My mother had a long and difficult life. She lost her sister, her brother when she was young. She lost a daughter when she was younger than I. She lost a husband who she would have died for but who's love of the bottle forced him out of her life. She Cared for her mother and aunt and uncle while working a full time job and had to sadly bury them too. But through all that and so much more many never knew she remained who she was. My mother, saint among angels. That she was so special after dealing with so much is something I will forever be in awe of.
It was more than cookies and cakes. She cared she loved and she wanted those around her to know the love and caring of her heart and her faith in God. She would give you a place to rest your head, answer any call as long as she was awake, take care of people who needed taking care of. This world needs millions of women like her.

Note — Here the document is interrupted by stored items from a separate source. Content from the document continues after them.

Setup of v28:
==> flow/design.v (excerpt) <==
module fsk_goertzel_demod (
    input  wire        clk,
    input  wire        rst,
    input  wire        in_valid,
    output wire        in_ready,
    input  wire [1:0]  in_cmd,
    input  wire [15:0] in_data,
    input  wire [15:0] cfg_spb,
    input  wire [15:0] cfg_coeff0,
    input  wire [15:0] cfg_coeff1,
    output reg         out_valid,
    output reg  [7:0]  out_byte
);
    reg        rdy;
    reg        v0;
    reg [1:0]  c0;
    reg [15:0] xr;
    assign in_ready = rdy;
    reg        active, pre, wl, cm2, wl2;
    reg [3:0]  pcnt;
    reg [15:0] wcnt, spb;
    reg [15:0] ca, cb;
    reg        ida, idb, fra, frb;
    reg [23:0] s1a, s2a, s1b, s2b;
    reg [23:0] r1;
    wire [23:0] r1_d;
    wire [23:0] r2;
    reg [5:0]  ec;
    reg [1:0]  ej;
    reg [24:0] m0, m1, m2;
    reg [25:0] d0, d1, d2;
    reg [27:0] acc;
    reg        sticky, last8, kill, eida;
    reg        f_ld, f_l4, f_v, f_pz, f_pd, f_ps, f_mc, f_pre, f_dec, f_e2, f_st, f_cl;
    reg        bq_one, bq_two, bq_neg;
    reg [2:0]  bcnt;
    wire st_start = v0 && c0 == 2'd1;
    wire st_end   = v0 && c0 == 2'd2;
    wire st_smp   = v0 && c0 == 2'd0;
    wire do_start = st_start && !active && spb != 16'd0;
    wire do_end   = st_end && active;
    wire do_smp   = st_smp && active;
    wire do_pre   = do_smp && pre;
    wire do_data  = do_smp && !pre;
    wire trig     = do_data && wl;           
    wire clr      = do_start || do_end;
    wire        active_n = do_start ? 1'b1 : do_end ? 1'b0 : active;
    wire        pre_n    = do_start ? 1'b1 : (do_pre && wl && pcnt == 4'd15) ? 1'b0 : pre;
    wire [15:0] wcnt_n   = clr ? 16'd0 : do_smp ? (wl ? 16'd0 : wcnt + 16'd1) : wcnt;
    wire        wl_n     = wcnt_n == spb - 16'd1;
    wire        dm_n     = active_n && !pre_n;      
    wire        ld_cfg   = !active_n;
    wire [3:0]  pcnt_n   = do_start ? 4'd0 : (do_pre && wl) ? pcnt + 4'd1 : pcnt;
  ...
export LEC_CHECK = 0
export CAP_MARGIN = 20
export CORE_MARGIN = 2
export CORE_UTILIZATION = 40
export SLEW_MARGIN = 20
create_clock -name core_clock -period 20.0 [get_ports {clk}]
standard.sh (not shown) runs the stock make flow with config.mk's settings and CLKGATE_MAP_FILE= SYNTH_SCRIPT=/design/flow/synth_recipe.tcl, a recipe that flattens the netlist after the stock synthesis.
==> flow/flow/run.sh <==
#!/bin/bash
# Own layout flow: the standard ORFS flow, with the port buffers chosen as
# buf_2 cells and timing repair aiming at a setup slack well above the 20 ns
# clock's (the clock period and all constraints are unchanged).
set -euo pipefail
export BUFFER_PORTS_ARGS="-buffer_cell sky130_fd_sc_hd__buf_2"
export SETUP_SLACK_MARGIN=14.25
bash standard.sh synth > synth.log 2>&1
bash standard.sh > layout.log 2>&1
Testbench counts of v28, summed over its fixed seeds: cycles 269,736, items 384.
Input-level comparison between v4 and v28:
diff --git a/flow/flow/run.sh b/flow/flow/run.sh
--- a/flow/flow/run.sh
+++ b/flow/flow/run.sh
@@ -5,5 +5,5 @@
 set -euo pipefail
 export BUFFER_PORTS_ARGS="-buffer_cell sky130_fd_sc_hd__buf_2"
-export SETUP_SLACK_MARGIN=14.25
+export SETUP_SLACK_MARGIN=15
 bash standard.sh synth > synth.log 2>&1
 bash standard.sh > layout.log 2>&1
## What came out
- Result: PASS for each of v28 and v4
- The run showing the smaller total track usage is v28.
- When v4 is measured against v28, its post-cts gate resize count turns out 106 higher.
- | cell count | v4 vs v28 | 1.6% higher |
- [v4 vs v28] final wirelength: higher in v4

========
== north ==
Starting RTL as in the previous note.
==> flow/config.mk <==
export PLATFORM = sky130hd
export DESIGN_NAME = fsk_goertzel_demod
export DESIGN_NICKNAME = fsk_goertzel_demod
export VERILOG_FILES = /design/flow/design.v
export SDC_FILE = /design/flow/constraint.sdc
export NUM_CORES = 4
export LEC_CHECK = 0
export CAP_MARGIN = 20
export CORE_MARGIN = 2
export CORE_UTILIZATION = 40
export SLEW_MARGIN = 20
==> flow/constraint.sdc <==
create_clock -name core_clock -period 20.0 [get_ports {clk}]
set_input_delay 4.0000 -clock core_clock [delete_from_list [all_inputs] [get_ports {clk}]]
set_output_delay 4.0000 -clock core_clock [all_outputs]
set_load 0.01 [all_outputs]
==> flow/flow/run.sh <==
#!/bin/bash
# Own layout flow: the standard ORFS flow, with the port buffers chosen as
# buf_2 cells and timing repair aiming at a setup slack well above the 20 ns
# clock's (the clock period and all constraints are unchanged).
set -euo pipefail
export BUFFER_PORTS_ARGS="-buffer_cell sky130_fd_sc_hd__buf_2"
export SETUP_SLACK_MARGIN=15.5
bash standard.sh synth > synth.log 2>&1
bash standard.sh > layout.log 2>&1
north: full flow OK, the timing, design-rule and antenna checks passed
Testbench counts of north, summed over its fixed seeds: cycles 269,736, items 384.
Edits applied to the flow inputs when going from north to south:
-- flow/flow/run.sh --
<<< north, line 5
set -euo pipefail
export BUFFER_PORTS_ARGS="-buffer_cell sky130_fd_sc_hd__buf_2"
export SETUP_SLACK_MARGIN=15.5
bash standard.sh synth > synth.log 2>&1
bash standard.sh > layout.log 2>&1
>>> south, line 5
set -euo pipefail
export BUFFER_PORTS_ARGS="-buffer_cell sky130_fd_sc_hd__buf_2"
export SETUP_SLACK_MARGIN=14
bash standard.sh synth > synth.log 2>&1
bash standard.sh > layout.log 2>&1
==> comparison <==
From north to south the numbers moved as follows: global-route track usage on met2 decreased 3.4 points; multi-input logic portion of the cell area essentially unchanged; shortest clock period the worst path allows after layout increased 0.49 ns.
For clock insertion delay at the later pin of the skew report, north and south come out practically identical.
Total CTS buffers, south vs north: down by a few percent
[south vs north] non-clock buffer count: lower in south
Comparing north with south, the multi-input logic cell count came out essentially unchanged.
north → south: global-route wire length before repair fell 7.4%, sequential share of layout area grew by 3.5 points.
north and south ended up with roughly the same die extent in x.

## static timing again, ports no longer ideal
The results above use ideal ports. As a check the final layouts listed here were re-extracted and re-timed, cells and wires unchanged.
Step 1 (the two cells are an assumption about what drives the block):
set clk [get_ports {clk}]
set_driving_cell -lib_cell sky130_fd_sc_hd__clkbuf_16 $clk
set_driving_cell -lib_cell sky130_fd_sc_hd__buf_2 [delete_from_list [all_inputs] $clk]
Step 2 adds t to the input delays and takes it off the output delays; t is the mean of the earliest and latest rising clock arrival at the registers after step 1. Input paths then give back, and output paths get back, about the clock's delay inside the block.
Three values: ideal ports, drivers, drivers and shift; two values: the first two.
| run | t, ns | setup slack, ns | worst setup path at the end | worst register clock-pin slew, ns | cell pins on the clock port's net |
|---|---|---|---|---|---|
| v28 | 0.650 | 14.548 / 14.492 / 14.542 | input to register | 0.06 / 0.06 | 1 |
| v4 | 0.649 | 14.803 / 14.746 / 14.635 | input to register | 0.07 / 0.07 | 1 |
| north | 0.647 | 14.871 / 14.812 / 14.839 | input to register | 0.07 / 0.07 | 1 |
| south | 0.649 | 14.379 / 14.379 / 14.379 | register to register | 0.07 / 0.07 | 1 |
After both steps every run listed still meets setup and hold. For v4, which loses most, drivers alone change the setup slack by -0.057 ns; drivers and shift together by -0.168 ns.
This is an optimization exercise on Yosys and OpenROAD, whose aim is small area, a short achievable clock period and few clock cycles, not a production implementation.
At most, simulation tests tie the RTL to the original design; equivalence was not proved.
Power and IR drop assume default switching activity.

// h1_codec
module h1_codec (
    input  wire        clk,
    input  wire        rst,
    input  wire        cmd_valid,
    output wire        cmd_ready,
    input  wire [3:0]  cmd_code,
    input  wire        cmd_is_server,
    input  wire [2:0]  cmd_n,
    input  wire [15:0] cmd_len,
    input  wire [31:0] cmd_a,
    input  wire [31:0] cmd_b,
    input  wire        din_valid,
    output wire        din_ready,
    input  wire [31:0] din_data,
    output wire        rsp_valid,
    input  wire        rsp_ready,
    output wire [2:0]  rsp_status,
    output wire [31:0] rsp_data,
    output wire [31:0] rsp_data2,
    output wire [4:0]  rsp_info
);
export LEC_CHECK = 0
export ABC_CLOCK_PERIOD_IN_PS = 2000
export CAP_MARGIN = 20
export CORE_MARGIN = 2
export CORE_UTILIZATION = 40
export PLACE_DENSITY = 0.6
export SETUP_SLACK_MARGIN = 2.6
export SLEW_MARGIN = 20
create_clock -name core_clock -period 5.0 [get_ports {clk}]
standard.sh (not shown) runs the stock make flow with config.mk's settings and CLKGATE_MAP_FILE= SYNTH_SCRIPT=/design/flow/synth_recipe.tcl, a recipe that flattens the netlist after the stock synthesis.
==> flow/flow/run.sh <==
#!/bin/bash
# Layout flow: the standard flow (standard.sh: ORFS synthesis to the
# final layout, unchanged), with the I/O port buffers that global placement
# inserts made from sky130_fd_sc_hd__buf_2 instead of the resizer's default
# pick. Every port still gets its own buffer. The full output of the ORFS
# run goes to flow_standard.log in this folder; each tool's own log is kept
# by ORFS under orfs/logs/.
set -euo pipefail
export BUFFER_PORTS_ARGS="-buffer_cell sky130_fd_sc_hd__buf_2"
bash standard.sh > flow_standard.log 2>&1
Rerun with:
--- a/flow/design.v
+++ b/flow/design.v
@@ -199,17 +199,16 @@
     reg [2:0]  nreg;         
     reg        drain;        
     reg [2:0]  err;
     reg [31:0] crc_n;
     reg [31:0] dreg;         
     reg        dvalid;       
     reg        dfull, dseed;
     reg [1:0]  dlane;        
-    reg [15:0] rem_load;     
     reg [15:0] rem_proc;     
     reg        ok_r;
     reg        c_full;       
     reg        c_byte;       
     reg        c_trl;        
     reg        seq_ne, seq_eq;
     reg [1:0]  trl_idx;      
     reg        rsp_valid_r, cmd_ready_r, din_ready_r;
@@ -271,30 +270,34 @@
     wire        eq1_0    = (lo[2:0] == 3'd1);
     wire        eq1_1    = (lo[2:0] == 3'd2);
     wire        eq1_4    = (lo[2:0] == 3'd5);
     wire        nf_full  = drain || (dec4 ? ge_n4_4 : byte_now ? ge_n4_1 : ge_n4_0);
     wire        cov_n    = dec4 ? gt_n_4 : byte_now ? gt_n_1 : gt_n_0;
     wire        one_n    = dec4 ? eq1_4 : byte_now ? eq1_1 : eq1_0;
     wire        data_end = dvalid && wdone &&
                            (dseed ? (!hi_nz && lo == 4'd0) : dfull ? !proc_gt4 : eq1_0);
-    wire        load_nz  = (rem_load != 16'd0);
-    wire        load_gt4 = (rem_load[15:3] != 13'd0) || (rem_load[2:0] > 3'd4);
-    wire [15:0] load_nx  = load_gt4 ? rem_load - 16'd4 : 16'd0;
+    wire        gt_1     = hi_nz || (lo > 4'd1);
+    wire        gt_5     = hi_nz || (lo > 4'd5);
+    wire        gt_8     = hi_nz || (lo > 4'd8);
+    wire        pnz      = hi_nz || (lo != 4'd0);
+    wire        need_f   = dec4 ? gt_8 : byte_now ? gt_5 : proc_gt4;
+    wire        need_e   = dec4 ? proc_gt4 : byte_now ? gt_1 : pnz;
     wire        dvalid_n = dvalid && !wdone;
     wire [1:0]  dlane_n  = byte_now ? dlane + 2'd1 : dlane;
+    wire        need_c   = (lo > 4'd5 - {2'd0, dlane_n});
     wire        c_full_n = 1'b0;                      
     wire        c_byte_n = dvalid_n && cov_n;
     wire        c_trl_n  = dvalid_n && !cov_n;
     wire        c_full_f = nf_full && !drain;
     wire        c_byte_f = !nf_full && cov_n;
     wire        c_trl_f  = !nf_full && !cov_n;
-    wire        rdy_n    = s_data && !data_end && load_nz &&
-                           (!dvalid_n || (dlane_n == 2'd3) || one_n);
-    wire        rdy_f    = load_gt4 && nf_full;
+    wire        rdy_n    = s_data && !data_end &&
+                           (dvalid_n ? (need_c && ((dlane_n == 2'd3) || one_n)) : need_e);
+    wire        rdy_f    = need_f && nf_full;
     wire [15:0] seq_d    = rem_proc - dreg[15:0];
     wire        seq_neg  = rem_proc[15] && seq_ne;   
     wire s_data_nx  = t_direct ? i_crc : (s_data && !data_end) || (go_n && op_crc);
     wire s_exec_nx  = t_direct ? i_seq : (go_n && !op_crc);
     wire s_exec2_nx = s_exec && op_seq;
     wire s_pend_nx  = (take && !direct) || (s_pend && !rsp_ready);
     wire s_resp_nx  = t_direct ? !i_crc && !i_seq :
                       !take && ((s_data && data_end) || (s_exec && !op_seq) || s_exec2 ||
@@ -344,17 +347,17 @@
                 dvalid <= dvalid_n;
                 c_full <= c_full_n;
                 c_byte <= c_byte_n;
                 c_trl  <= c_trl_n;
             end
             if (take)
                 din_ready_r <= t_direct && i_crc && i_len_nz;
             else if (go_n)
-                din_ready_r <= op_crc && load_nz;
+                din_ready_r <= op_crc && pnz;
             else if (din_fire)
                 din_ready_r <= rdy_f;
             else
                 din_ready_r <= rdy_n;
             if (take && i_load && !i_nbad)
                 cfg_vld <= 1'b1;
             if (c_full)
                 crc_n <= ~t32_out;
@@ -422,30 +425,28 @@
             err      <= i_err;
             nreg     <= (i_crc && !i_ver) ? 3'd0 : cmd_n;
             drain    <= i_drain;
             ok_r     <= 1'b1;
             dreg     <= cmd_a;
             dfull    <= 1'b1;
             dseed    <= 1'b1;
             dlane    <= 2'd0;
-            rem_load <= cmd_len;
             rem_proc <= i_seq ? cmd_b[15:0] : cmd_len;
         end else begin
             if (s_data) begin
                 rem_proc <= proc_nx;
                 ok_r     <= ok_next;
             end
             if (s_exec && op_seq)
                 rem_proc <= seq_d;
             if (din_fire) begin
                 dreg     <= din_data;
                 dfull    <= nf_full;
                 dseed    <= 1'b0;
                 dlane    <= 2'd0;
-                rem_load <= load_nx;
             end else if (byte_now) begin
                 dreg     <= dreg >> 8;
                 dlane    <= dlane_n;
             end
         end
     end
 endmodule
The new run completed with no timing, DRC or antenna violations.
Sequential cell count goes down by 16.
Combinational power goes up by 14%.
Via count goes up by 2.0%.
Total power goes down by 1.6%.
Sequential power goes down by about 8%.
Synthesized area goes down by 3.8%.
Synthesized cell count goes down by 1.2%.
Testbench counts after the change, summed over its fixed seeds: cycles 77,406.
Only the layout flow was run in the first run of this note; the RTL was not checked for function there.

==> what the ideal ports hide <==
How much do the figures lean on ideal ports? The routed layouts below were timed once more, with nothing changed but the port constraints.
Step 1 (the two cells are an assumption about what drives the block):
set clk [get_ports {clk}]
set_driving_cell -lib_cell sky130_fd_sc_hd__clkbuf_16 $clk
set_driving_cell -lib_cell sky130_fd_sc_hd__buf_2 [delete_from_list [all_inputs] $clk]
Step 2, shift: input delay + t, output delay - t, t = (earliest + latest rising clock arrival at the registers) / 2. This alone moves slack from input paths to output paths.
Three values: no drivers, after step 1, after step 2; two values: the first two.
run | t (ns) | setup WS [ns] | worst hold slack (ns) | worst setup path at the end | worst data-port slew with drivers (ns)
the first run | 0.577 | 2.138 / 2.138 / 1.786 | 0.464 / 0.464 / 0.464 | input to register | 0.07
the second run | 0.498 | 2.325 / 2.339 / 1.841 | 0.476 / 0.476 / 0.476 | input to register | 0.05
After both steps setup and hold are still met in every run listed. The setup slack of the second run, which loses most, moves by +0.014 ns with the drivers and by -0.484 ns with both steps.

She was all I had. And all I wanted was for the last part of her life to be filled with happiness, joy, and peace. I wanted to take her on that once in a life time vacation she never went on. I wanted her to know how special she was to TRULY know. I wanted so much for her because she gave so much.
I try to take comfort tonight that she is with her mom, her sister, her daughter. I try to think of her tears of seeing them again. I try to think of that happiness. I try to imagine the joy of God saying "well done my good and faithful servant."
I am happy she has that now.
But God please forgive me. I miss my mother. I miss my only family. Please don't ask me not to ache for her now she is gone after 45 years of my life. Please forgive me for wanting her here tonight and not with You. I pray in time the ache will shift... that i can be better. But tonight.... I want her with me. Please Forgive me Lord.
When Mother was taken to the hospital I sent her phone with her. I never dreamed this would happen. So those of you who have not heard from me please know its simply because I do not have your number till i get the phone back. I will talk to you all. Every one. She would want that. And I do too. I will never be her, never be as good, kind, gracious, or gentle as her. That is a peak i know I cannot rise to. Its just too high. But that doesn't mean I will not try my best to keep her legacy of kindness and love going as best I can.
This will not be the last post. I will give updates and information here when i can. It is the best way to reach everyone.
But tonight... or whenever you read this you can all do something. Go to your Daughters, your Sons, Go to your husbands and wives. Go to your dad or your mom. Go to them. Hold them tell them you love them. Tell them to remember that hug those words. We don't like to think about the day when those we love will not be there. It comes for us all. God said no one knows their day or hour. I didn't know today was my mom's time. I told her i loved her every day, i did my best to always tell her how special she was to me. But it doesn't feel close to enough now. So hug that loved one and remember my mom because you know she would have hugged you and yours. Hug those loved ones for me now since I can't hug her anymore.
Blessing and love to all of you. I will need your prayers and your help in the coming days. As i know I cannot walk this path alone. She wouldn't want me to anyway. Thank you for loving her. Please love her always. It will be her legacy.